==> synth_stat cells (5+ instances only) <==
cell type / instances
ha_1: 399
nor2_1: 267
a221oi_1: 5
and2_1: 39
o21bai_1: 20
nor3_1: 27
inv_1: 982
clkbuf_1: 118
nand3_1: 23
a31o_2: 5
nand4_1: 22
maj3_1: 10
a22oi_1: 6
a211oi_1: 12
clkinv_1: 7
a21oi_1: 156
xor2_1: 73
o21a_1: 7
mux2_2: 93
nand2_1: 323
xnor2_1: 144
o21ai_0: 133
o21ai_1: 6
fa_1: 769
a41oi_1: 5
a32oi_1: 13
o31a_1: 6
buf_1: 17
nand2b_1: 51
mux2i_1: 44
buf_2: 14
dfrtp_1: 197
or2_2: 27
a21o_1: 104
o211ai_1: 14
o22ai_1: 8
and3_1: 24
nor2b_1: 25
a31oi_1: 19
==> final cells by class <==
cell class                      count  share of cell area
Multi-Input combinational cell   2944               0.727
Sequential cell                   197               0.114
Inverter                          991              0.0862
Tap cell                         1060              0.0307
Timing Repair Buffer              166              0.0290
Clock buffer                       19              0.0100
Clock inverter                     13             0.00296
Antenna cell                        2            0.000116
$ cat src/design/knp_pkg.sv
`default_nettype none

package knp_pkg;

    localparam int DIM_MAX    = 4;
    localparam int K_MAX      = 16;
    localparam int COORD_BITS = 16;

    localparam int NUM_COORD  = 4;
    localparam int FIELD_W    = 16;
    localparam int IDX_W      = 16;
    localparam int DIST_W     = 2 * COORD_BITS + $clog2(DIM_MAX);
    localparam int SQ_W       = 2 * COORD_BITS;
    localparam int K_W        = $clog2(K_MAX + 1);
    localparam int DIMS_W     = 3;
    localparam int KREG_W     = 5;
    localparam int CFG_IDX_W  = 3;
    localparam int CFG_DATA_W = 16;

    typedef logic signed [COORD_BITS-1:0] t_coord;
    typedef t_coord [NUM_COORD-1:0] t_coords;

    // one kept neighbor, as held by a cell of the chain
    typedef struct packed {
        logic              valid;
        logic [DIST_W-1:0] sq_dist;
        logic [IDX_W-1:0]  idx;
        t_coords           coords;
    } t_entry;

    // a point with its distance, on its way into the chain
    typedef struct packed {
        logic   last;
        t_entry entry;
    } t_item;

    typedef struct packed {
        logic insert;
        logic drain;
    } t_cell_ctl;

    typedef enum logic [CFG_IDX_W-1:0] {
        REG_QUERY_X0   = 3'd0,
        REG_QUERY_X1   = 3'd1,
        REG_QUERY_X2   = 3'd2,
        REG_QUERY_X3   = 3'd3,
        REG_DIMS_USED  = 3'd4,
        REG_NEIGHBOURS = 3'd5
    } t_cfg_reg;

    // order by distance, then by point index; equal keys count as "before"
    function automatic logic key_le(
        input logic [DIST_W-1:0] da,
        input logic [IDX_W-1:0]  ia,
        input logic [DIST_W-1:0] db,
        input logic [IDX_W-1:0]  ib
    );
        key_le = (da < db) || ((da == db) && (ia <= ib));
    endfunction

endpackage

`default_nettype wire

$ cat src/design/knp_dist.sv
`default_nettype none

module knp_dist
    import knp_pkg::*;
(
    input  wire logic                 i_clk,
    input  wire logic                 i_rst_n,
    input  wire logic                 i_fire,
    input  wire t_coords              i_coords,
    input  wire logic [IDX_W-1:0]     i_idx,
    input  wire logic                 i_last,
    input  wire t_coords              i_query,
    input  wire logic [NUM_COORD-1:0] i_dim_en,
    output t_item                     o_item,
    output logic                      o_last_pending
);

    logic [COORD_BITS:0]   w_diff [NUM_COORD];
    logic [COORD_BITS-1:0] w_mag  [NUM_COORD];
    logic [SQ_W-1:0]       n_sq   [NUM_COORD];
    logic [DIST_W-1:0]     n_sum;

    logic                  r_a_valid;
    logic                  r_a_last;
    logic [IDX_W-1:0]      r_a_idx;
    t_coords               r_a_coords;
    logic [SQ_W-1:0]       r_sq   [NUM_COORD];
    t_item                 r_b;

    // stage A: per-dimension difference magnitude and square
    always_comb begin
        for (int j = 0; j < NUM_COORD; j++) begin
            w_diff[j] = {i_coords[j][COORD_BITS-1], i_coords[j]}
                      - {i_query[j][COORD_BITS-1], i_query[j]};
            w_mag[j]  = w_diff[j][COORD_BITS] ? COORD_BITS'(-w_diff[j])
                                              : w_diff[j][COORD_BITS-1:0];
            n_sq[j]   = i_dim_en[j] ? SQ_W'(w_mag[j]) * SQ_W'(w_mag[j]) : '0;
        end
    end

    // stage B: add the squares
    always_comb begin
        n_sum = '0;
        for (int j = 0; j < NUM_COORD; j++) begin
            n_sum = n_sum + DIST_W'(r_sq[j]);
        end
    end

    always_ff @(posedge i_clk) begin
        if (!i_rst_n) begin
            r_a_valid       <= 1'b0;
            r_b.entry.valid <= 1'b0;
        end else begin
            r_a_valid       <= i_fire;
            r_b.entry.valid <= r_a_valid;
        end
        r_a_last          <= i_last;
        r_a_idx           <= i_idx;
        r_a_coords        <= i_coords;
        r_sq              <= n_sq;
        r_b.last          <= r_a_last;
        r_b.entry.sq_dist <= n_sum;
        r_b.entry.idx     <= r_a_idx;
        r_b.entry.coords  <= r_a_coords;
    end

    assign o_item         = r_b;
    assign o_last_pending = (r_a_valid && r_a_last) || (r_b.entry.valid && r_b.last);

endmodule

`default_nettype wire

$ cat config.mk
export PLATFORM = sky130hd
export DESIGN_NAME = knp_dist
export DESIGN_NICKNAME = d
export VERILOG_FILES = /design/src/design/knp_pkg.sv /design/src/design/knp_dist.sv
export SDC_FILE = /design/constraint.sdc
export NUM_CORES = 2
export LEC_CHECK = 0
export BUFFER_PORTS_ARGS = -buffer_cell sky130_fd_sc_hd__buf_2
export CORE_MARGIN = 3
export CORE_UTILIZATION = 45
export CTS_BUF_LIST = sky130_fd_sc_hd__clkbuf_8
export DETAILED_ROUTE_END_ITERATION = 8
export PLACE_DENSITY = 0.69
export REMOVE_ABC_BUFFERS = 1
export SYNTH_ARGS = -nofsm -noshare
export SYNTH_HDL_FRONTEND = slang
export SYNTH_SLANG_ARGS = --single-unit
$ cat constraint.sdc
create_clock -name i_clk -period 18.9 [get_ports i_clk]
set_input_delay 3.78 -clock i_clk [delete_from_list [all_inputs] [get_ports i_clk]]
set_output_delay 3.78 -clock i_clk [all_outputs]
set_load 0.05 [all_outputs]
; Yosys cells after proc, flatten, opt, wreduce, memory -nomap -nowiden
; Index checks and enable logic that the tools add are counted.
[word_totals]
output_inout_bits = 117
regBits = 326
elab_cells = 41
[op_classes]
multipliers = 4
n_reduce_logical = 3
addsub = 11
mux = 4
[op_table]
columns = op, count
row1 = $mul A16 B16 Y32, 4
row2 = $sub A16 B16 Y17, 4
row3 = $mux W16, 4
row4 = $neg A16 Y16, 4
row5 = $add A33 B32 Y34, 1
row6 = $add A34 B32 Y34, 1
row7 = $add A32 B32 Y33, 1
row8 = $logic_and A1 B1 Y1, 2
row9 = $logic_or A1 B1 Y1, 1

; Longest topological paths before layout
[depth]
depth_word = 4
ltp_mapped = 41
ltp_nobuf = 39

; Worst setup path after synthesis
; No wires, ideal clock.
[synth_timing]
kind = input -> register
start = input port i_coords[48] (netlist bit)
end = register r_sq[28] (netlist bit)
setup_time_ps = 115
arrival_time_ps = 12383
n_path_buf = 1
slack_ps = 6402
path_stages = 36
required_ps = 18785
path_cell_list = inv_1 -> ha_1 -> fa_1 -> nand2b_1 -> a21oi_1 -> o2111ai_1 -> a21o_1 -> o211a_1 -> a21oi_1 -> buf_2 -> a21oi_1 -> xor2_1 -> clkinv_1 -> nor2_1 -> fa_1 -> fa_1 -> inv_1 -> fa_1 -> inv_1 -> fa_1 -> fa_1 -> inv_1 -> fa_1 -> inv_1 -> ha_1 -> a21o_1 -> a21o_1 -> a21o_1 -> a21oi_1 -> nor3b_1 -> nand3_1 -> a2111o_1 -> a31o_2 -> a21oi_1 -> xnor2_1 -> and2_1
[synth_via]
elab_chain_cells = 4
[synth_lines]
columns = item, line
row1 = start: declaration, knp_dist.sv:9  ; input wire t_coords i_coords,
row2 = $sub A16 B16 Y17 *, knp_dist.sv:34  ; - {i_query[j][COORD_BITS-1], i_query[j]};
row3 = $neg A16 Y16, knp_dist.sv:35  ; w_mag[j] = w_diff[j][COORD_BITS] ? COORD_BITS'(-w_diff[j])
row4 = $mux W16 *, knp_dist.sv:35
row5 = $mul A16 B16 Y32 *, knp_dist.sv:37  ; n_sq[j] = i_dim_en[j] ? SQ_W'(w_mag[j]) * SQ_W'(w_mag[j]) : '0;
row6 = end signal: assignment, knp_dist.sv:60  ; r_sq <= n_sq;
row7 = end: declaration, knp_dist.sv:27  ; logic [SQ_W-1:0] r_sq [NUM_COORD];
; Mark *: on every way between the ends. The rest lies on a longest branch, timed or not.
; A chain may end at the register's enable or synchronous reset.

; Worst setup path after layout
[layout_timing]
start = input port i_coords[0] (netlist bit)
end = register r_sq[127] (netlist bit)
; Same word-level chain as after synthesis.

==> qor.txt <==
Synth area leader - fa_1
Hold-fix buffers at CTS - 0
CP Max Fanout - 11
Post-Syn Instances - 4634
Core area - 93500 µm²
Clock Latency Late Sink - 760 ps
Die H - 313 µm
Commonest non-fill, non-tap cells in the layout - 1077 x inv_1, 715 x fa_1, 488 x ha_1
H-tree Lvls - 2
Initial antenna violation count - 6
Netlist Area Pre-Place - 42500 µm²
Max-slew headroom - 0.252
NumNets Final - 6295
Yosys top cell area share - 0.337
# port buffers - 268
Vias in the first global route - 33085
# IOs - 269
Outcome - completed
Syn Area/Cell - 9.17 µm²
Critical Path Start Type - input port
Setup TNS - 0 ps
Max stage delay on crit path - 810 ps
Tcrit/Tclk final - 0.687
RSZ-0062 raised after global routing - no
Gpl congestion - 0.904
Post-synth EDFFs - 0
GR Overflow Total - 0
Area grow syn2layout - 10.2%
Met1 Usage GRT - 0.269
Unique masters post-synth - 79
FFs w/ async S/R, synth - 0
Min Tclk post-route - 12980 ps
Crit path top cell by count - fa_1
Register area share after synthesis - 0.152
PostCTS Resize Cnt - 0
Final Util - 0.501
FMAX - 77.1 MHz
Reg2reg start - r_sq[2]
WL/cell - 15.8 µm
Slew at the pin closest to its max-slew limit - 1110 ps
Starting Density - 0.455
DRC - 0
Die area - 98200 µm²
GR Layer Usage met2 - 0.356
Layout cells sized above 1 - 0.0908
Hold wc startpoint - r_a_coords[63]
Die Width - 313 µm
Pins Over Slew Limit - 0
WS Path Type - input port to flip-flop
Clock Tree Root - clkbuf_8
DR vias - 31462
Synth warn - 0
Worst Path Required - 19610 ps
CTS max path bufs - 3
Initial DRC count - 1493
Crit path arrival time - 13680 ps
Yosys reg bits - 322
Total CTS buffers - 59
Overall routing resource usage - 0.208
Final hold violation count - 0
DRT Pass-1 Iters - 5
DR vias/cell - 5.04
Pin count of the biggest net entering global routing - 38
Worst Skew - 47.2 ps
# rows - 112
Slowest cell on crit path - xnor2_1
Setup Buffers After CTS - 0
Max-Cap Viols - 0
Endpoint type of the worst setup path - flip-flop
Antenna Violating Nets Remaining - 0
Main flop type after synthesis - dfxtp_1
M3 GR Usage - 0.0298
Detail Placement HPWL - 83000 µm
HP Class - flip-flop to flip-flop
Clk sinks - 322
CP startpoint - i_coords[0]
GRT busiest layer - met2
Most common cell after layout, fill and taps aside - inv_1
Final setup viols - 0
First-pass GRT wire length - 165000 µm
CTS clk-pin slew, worst paths - 80 ps
Area contributors post-synth - fa_1 34%, dfxtp_1 15%, ha_1 14%, inv_1 9.4%, nor2_1 3.4%
CTS tree - yes
Final WL - 98900 µm
-- cell usage after synthesis, drive strengths merged (31+ instances only) --
master,count
nor3,60
nand3,41
nand2,312
nand2b,50
o21bai,39
xnor2,161
inv,1069
and2,86
fa,715
and3,31
xor2,84
a21oi,168
ha,488
o21ai,93
nor2,386
clkbuf,64
a21o,113
dfxtp,322
-- logic make-up after synthesis --
| kind of cell | synth area share |
|---|---|
| AOI/OAI and AO/OA | 0.0932 |
| xor gates and xnor gates | 0.0512 |
| DFF | 0.152 |
| and+or+nand+nor | 0.119 |
| muxes | 0.00174 |
| other | 0.000177 |
| adders and majority gates | 0.480 |
| buffers and inverters | 0.102 |
-- stage by stage --
stage	worst slack [ps]	std cells	area (µm²)	hold slack (ps)
finish	5920	6246	46800	324
global route	5250	6245	46800	330
CTS	6100	6241	46800	325
detailed placement	5260	6133	45500	312
global placement	5340	6133	45500	310
floorplan	6250	4566	42200	310
-- layer usage --
metal  wire (µm)  vias up
met2       48500      754
li1            -    15027
met4        3380        4
met5          27        -
met3        5150      188
met1       41900    15489
-- flip-flops by register name, summed over array words and instances (netlist names) --
signal	count
r_a_idx	16
r_a_valid	1
r_sq	124
r_a_coords	64
r_a_last	1
o_item	116
-- critical path, delay by kind of cell --
family                     cells  cell delay [ps]
xor gates and xnor gates       1              810
and+or+nand+nor                7             1580
adders and majority gates      9             3630
buffers and inverters          9             1270
AOI/OAI and AO/OA             12             2580
-- final timing paths --
| path | cells after the start | to | slack (ps) |
|---|---|---|---|
| worst max-delay path | 38 | r_sq[127] | 5920 |
| worst min-delay path | 0 | o_item[63] | 320 |
| worst max register to register | 17 | o_item[113] | 14000 |
| worst min register to register | 0 | o_item[63] | 320 |
-- cell type report --
cell class	instances	area, µm²
multi-input combinational	3154	31700
fill	8783	46600
tap	1254	1570
sequential	322	6450
antenna	5	12.5
timing repair buffer	313	1680
clock buffer	68	936
inverter	1090	4090
clock inverter	40	382
Power is left out: the tool's default activity adds up to more than one toggle a clock period on the data nets, which glitch-free logic cannot reach.
**src/design/knp_pkg.sv**
```systemverilog
`default_nettype none

package knp_pkg;

    localparam int DIM_MAX    = 4;
    localparam int K_MAX      = 16;
    localparam int COORD_BITS = 16;

    localparam int NUM_COORD  = 4;
    localparam int FIELD_W    = 16;
    localparam int IDX_W      = 16;
    localparam int DIST_W     = 2 * COORD_BITS + $clog2(DIM_MAX);
    localparam int SQ_W       = 2 * COORD_BITS;
    localparam int K_W        = $clog2(K_MAX + 1);
    localparam int DIMS_W     = 3;
    localparam int KREG_W     = 5;
    localparam int CFG_IDX_W  = 3;
    localparam int CFG_DATA_W = 16;

    typedef logic signed [COORD_BITS-1:0] t_coord;
    typedef t_coord [NUM_COORD-1:0] t_coords;

    // one kept neighbor, as held by a cell of the chain
    typedef struct packed {
        logic              valid;
        logic [DIST_W-1:0] sq_dist;
        logic [IDX_W-1:0]  idx;
        t_coords           coords;
    } t_entry;

    // a point with its distance, on its way into the chain
    typedef struct packed {
        logic   last;
        t_entry entry;
    } t_item;

    typedef struct packed {
        logic insert;
        logic drain;
    } t_cell_ctl;

    typedef enum logic [CFG_IDX_W-1:0] {
        REG_QUERY_X0   = 3'd0,
        REG_QUERY_X1   = 3'd1,
        REG_QUERY_X2   = 3'd2,
        REG_QUERY_X3   = 3'd3,
        REG_DIMS_USED  = 3'd4,
        REG_NEIGHBOURS = 3'd5
    } t_cfg_reg;

    // order by distance, then by point index; equal keys count as "before"
    function automatic logic key_le(
        input logic [DIST_W-1:0] da,
        input logic [IDX_W-1:0]  ia,
        input logic [DIST_W-1:0] db,
        input logic [IDX_W-1:0]  ib
    );
        key_le = (da < db) || ((da == db) && (ia <= ib));
    endfunction

endpackage

`default_nettype wire

```
**src/design/knp_cell.sv**
```systemverilog
`default_nettype none

module knp_cell
    import knp_pkg::*;
(
    input  wire logic      i_clk,
    input  wire logic      i_rst_n,
    input  wire t_cell_ctl i_ctl,
    input  wire logic      i_in_k,
    input  wire t_entry    i_new,
    input  wire t_entry    i_left,
    input  wire logic      i_left_le,
    input  wire t_entry    i_right,
    output t_entry         o_entry,
    output logic           o_le
);

    t_entry r_entry;
    t_entry n_entry;
    logic   w_eff;

    assign w_eff = r_entry.valid && i_in_k;
    assign o_le  = w_eff && key_le(r_entry.sq_dist, r_entry.idx, i_new.sq_dist, i_new.idx);

    always_comb begin
        n_entry = r_entry;
        priority if (i_ctl.drain) begin
            n_entry = i_right;
        end else if (i_ctl.insert) begin
            priority if (o_le) begin
                n_entry = r_entry;
            end else if (i_left_le) begin
                n_entry       = i_new;
                n_entry.valid = i_in_k;
            end else begin
                n_entry       = i_left;
                n_entry.valid = i_left.valid && i_in_k;
            end
        end else begin
            n_entry = r_entry;
        end
    end

    always_ff @(posedge i_clk) begin
        if (!i_rst_n) begin
            r_entry.valid <= 1'b0;
        end else begin
            r_entry.valid <= n_entry.valid;
        end
        r_entry.sq_dist <= n_entry.sq_dist;
        r_entry.idx     <= n_entry.idx;
        r_entry.coords  <= n_entry.coords;
    end

    assign o_entry = r_entry;

endmodule

`default_nettype wire

```
## config.mk

```make
export PLATFORM = sky130hd
export DESIGN_NAME = mi3_queue
export DESIGN_NICKNAME = d
export VERILOG_FILES = /design/src/mi3_pkg.sv /design/src/mi3_queue.sv
export SDC_FILE = /design/constraint.sdc
export NUM_CORES = 2
export LEC_CHECK = 0
export ABC_AREA = 1
export BUFFER_PORTS_ARGS = -buffer_cell sky130_fd_sc_hd__buf_2
export CAP_MARGIN = 20
export CORE_AREA = 3 3 759 761
export CTS_CLUSTER_SIZE = 24
export DETAILED_ROUTE_END_ITERATION = 8
export DIE_AREA = 0 0 762 764
export HOLD_SLACK_MARGIN = 0.03
export PLACE_DENSITY = 0.41
export RECOVER_POWER = 100
export SYNTH_ARGS = -nofsm -noshare
export SYNTH_HDL_FRONTEND = slang
export SYNTH_SLANG_ARGS = --single-unit
```

## constraint.sdc

```tcl
create_clock -name clock -period 82.7 [get_ports clock]
set_input_delay 24.81 -clock clock [delete_from_list [all_inputs] [get_ports clock]]
set_output_delay 24.81 -clock clock [all_outputs]
set_load 0.02 [all_outputs]
```

## src/mi3_pkg.sv

```systemverilog
// shared types, widths and tables for the 3x3 matrix inverse
package mi3_pkg;

   localparam int FRAC_BITS   = 16;
   localparam int ENTRY_W     = 32;
   localparam int THR_W       = 16;
   localparam int CO_W        = 2 * ENTRY_W;
   localparam int PROD_W      = ENTRY_W + CO_W;
   localparam int DET_W       = PROD_W + 2;
   localparam int MAG_W       = DET_W;
   localparam int DEN_W       = MAG_W + 1;
   localparam int QUO_W       = 32;
   localparam int NUM_SHIFT   = 2 * FRAC_BITS + 1;
   localparam int NUM_W       = ((CO_W + NUM_SHIFT) > MAG_W ? (CO_W + NUM_SHIFT) : MAG_W) + 1;
   localparam int CMP_W       = DEN_W + QUO_W;
   localparam int QUEUE_DEPTH = 4;
   localparam int QPTR_W      = $clog2(QUEUE_DEPTH);

   localparam logic [THR_W-1:0]   THR_RESET = THR_W'(1);
   localparam logic [QUO_W-1:0]   POS_MAX   = {1'b0, {(QUO_W-1){1'b1}}};
   localparam logic [QUO_W-1:0]   NEG_MAX   = {1'b1, {(QUO_W-1){1'b0}}};

   // cofactor k = m[A]*m[B] - m[C]*m[D], matrix row major
   localparam int CO_A [9] = '{4, 2, 1, 5, 0, 2, 3, 1, 0};
   localparam int CO_B [9] = '{8, 7, 5, 6, 8, 3, 7, 6, 4};
   localparam int CO_C [9] = '{5, 1, 2, 3, 2, 0, 4, 0, 1};
   localparam int CO_D [9] = '{7, 8, 4, 8, 6, 5, 6, 7, 3};

   typedef struct packed {
      logic signed [ENTRY_W-1:0] a11;
      logic signed [ENTRY_W-1:0] a12;
      logic signed [ENTRY_W-1:0] a13;
      logic signed [ENTRY_W-1:0] a21;
      logic signed [ENTRY_W-1:0] a22;
      logic signed [ENTRY_W-1:0] a23;
      logic signed [ENTRY_W-1:0] a31;
      logic signed [ENTRY_W-1:0] a32;
      logic signed [ENTRY_W-1:0] a33;
   } req_type;

   typedef struct packed {
      logic signed [ENTRY_W-1:0] r11;
      logic signed [ENTRY_W-1:0] r12;
      logic signed [ENTRY_W-1:0] r13;
      logic signed [ENTRY_W-1:0] r21;
      logic signed [ENTRY_W-1:0] r22;
      logic signed [ENTRY_W-1:0] r23;
      logic signed [ENTRY_W-1:0] r31;
      logic signed [ENTRY_W-1:0] r32;
      logic signed [ENTRY_W-1:0] r33;
      logic                      singular;
   } rsp_type;

   // classified matrix handed from front to back
   typedef struct packed {
      logic [8:0][ENTRY_W-1:0] m;
      logic [8:0][CO_W-1:0]    co;
      logic [MAG_W-1:0]        mag;
      logic                    dneg;
      logic                    singular;
   } work_type;

endpackage

```

## src/mi3_queue.sv

```systemverilog
// short queue between the front and the back
module mi3_queue (
   input  logic              clock,
   input  logic              reset,
   input  logic              push,
   input  mi3_pkg::work_type push_data,
   output logic              full,
   input  logic              pop,
   output logic              empty,
   output mi3_pkg::work_type pop_data
);

   localparam int Depth = mi3_pkg::QUEUE_DEPTH;
   localparam int PtrW  = mi3_pkg::QPTR_W;

   mi3_pkg::work_type  mem_ff [Depth];
   logic [PtrW-1:0]    wr_ff;
   logic [PtrW-1:0]    rd_ff;
   logic [PtrW:0]      cnt_ff;
   logic               do_push;
   logic               do_pop;

   assign full     = cnt_ff == (PtrW+1)'(Depth);
   assign empty    = cnt_ff == '0;
   assign do_push  = push && !full;
   assign do_pop   = pop && !empty;
   assign pop_data = mem_ff[rd_ff];

   always_ff @(posedge clock) begin
      if (reset) begin
         wr_ff  <= '0;
         rd_ff  <= '0;
         cnt_ff <= '0;
      end else begin
         if (do_push) begin
            wr_ff <= wr_ff + 1'b1;
         end
         if (do_pop) begin
            rd_ff <= rd_ff + 1'b1;
         end
         cnt_ff <= cnt_ff + (PtrW+1)'(do_push) - (PtrW+1)'(do_pop);
      end
   end

   always_ff @(posedge clock) begin
      if (do_push) begin
         mem_ff[wr_ff] <= push_data;
      end
   end

endmodule

```

==> key figures <==
STA
  • Final Cycle Share: 0.525
  • Fmax: 23.0 MHz
  • Tightest Pin Transition: 10.00 ns
  • Final TNS setup: 0 ns
  • Tmin final: 43.40 ns
  • RSZ-0062 raised after global routing: false
  • Final Max Slew Viols: 6015
  • Final Hold Vio Count: 0
  • Hold slack: 0.481 ns
  • # setup viols final: 0
  • Relative slew slack: -5.67
  • Final Skew: 0.136 ns

Yosys
  • Distinct cells, synth: 18
  • Sequential area share after synthesis: 0.817
  • Syn_area_per_cell: 15.1 sq um
  • Mapped Cells: 9388
  • Top cell type's share of synthesized area: 0.815
  • Ys Warns: 0
  • Synth Net Count: 10.4k
  • Largest cells by area after synthesis: edfxtp_1 (82%), nor2_1 (5.1%), o22ai_1 (4.2%)
  • Synthesized flop and latch total: 3865
  • Mapped Area: 0.142 sq mm
  • Cell taking the most area after synthesis: edfxtp_1

Run
  • Max-cap viol count: 103

Clock network
  • Clock transition at the registers of the reported paths: 0.05 ns
  • Cts bufs inserted: 432
  • Clk Latency, worst-skew pair: 1.02 ns
  • Clock root buffer: clkbuf_16
  • H-tree levels: 5
  • CTS tree: done
  • Post-CTS sizing: 0
  • Post-CTS Hold Buffers: 0
  • Clock Sinks: 3865
  • Setup bufs post-CTS: 0
  • CTS max path bufs: 4

Power and ir drop
  • Pwr dens: 34.1 mW/mm^2
  • Static Leak: 54.1 nW
  • Worst IR drop on VDD: 0.0213 mV

Worst setup path
  • Critical path arrival: 43.87 ns
  • Worst Setup Start Kind: input pin
  • Endpoint class of the critical path: flop
  • Setup Crit Path Kind: in2reg
  • Required @ worst endpoint: 83.17 ns
  • Crit path from: push
  • FF-to-FF setup slack: 62.71 ns
  • Maximum fanout along the worst path: 140
  • Worst r2r src: cnt_ff[1]
  • Reg2Reg Depth: 10
  • R2r endpoint: mem_ff[3][551]

GRT
  • Largest net degree at the start of global routing: 183
  • First-pass GRT wire length: 755000 um
  • Grt ovf: 0
  • Vias in the first global route: 84.7k
  • Initial antenna violation count: 439
  • Gr usage total: 0.186

Hold path
  • Worst min path class: reg2reg
  • Hold depth: 2
  • Hold wc startpoint: rd_ff[0]
  • Worst hold path endpoint: rd_ff[0]

Detailed routing
  • DR pass1 iterations: 6
  • Final antenna-violating net count: 0
  • Vias: 90.0k
  • WL/cell: 29.4 um
  • Routed WL: 568000 um
  • Vias per inst: 4.66
  • Initial DRC count: 7385
  • DRC Markers: 0

Place
  • I/O Buffers: 1933
  • Final HPWL DP: 397000 um
  • Gp weighted congestion: 0.856

Cells and area
  • Nets: 12.3k
  • Sequential Area: 0.116 sq mm
  • Layout area overhead: 20.7%
  • Highest-count cells in the layout ignoring fill and taps: edfxtp_1 (3856), nor2_1 (1941), clkbuf_1 (1609)
  • Commonest non-fill, non-tap cell in the layout: edfxtp_1
  • Multi-input gate area: 0.0232 sq mm
  • Share of cells above drive strength 1: 0.100
  • Fill cells: 57.8k

Die
  • FP Rows: 277
  • Core Footprint: 0.569 sq mm
  • DIE HEIGHT: 764 um
  • Die footprint: 0.582 sq mm
  • Die width: 762 um
  • I/O pins: 1934
  • Starting Density: 0.249

Outcome
  • Failing checks: capacitance limit, slew limit
  • Outcome: finished with violations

━━━━━━━━━━━━━━━━

■ **Exercise description**: When a line in the material above includes "global", report that line by copying it.

■ **Task solution**:
Vias in the first global route - 33085
RSZ-0062 raised after global routing - no
Pin count of the biggest net entering global routing - 38
global route	5250	6245	46800	330
global placement	5340	6133	45500	310
  • RSZ-0062 raised after global routing: false
  • Largest net degree at the start of global routing: 183
  • Vias in the first global route: 84.7k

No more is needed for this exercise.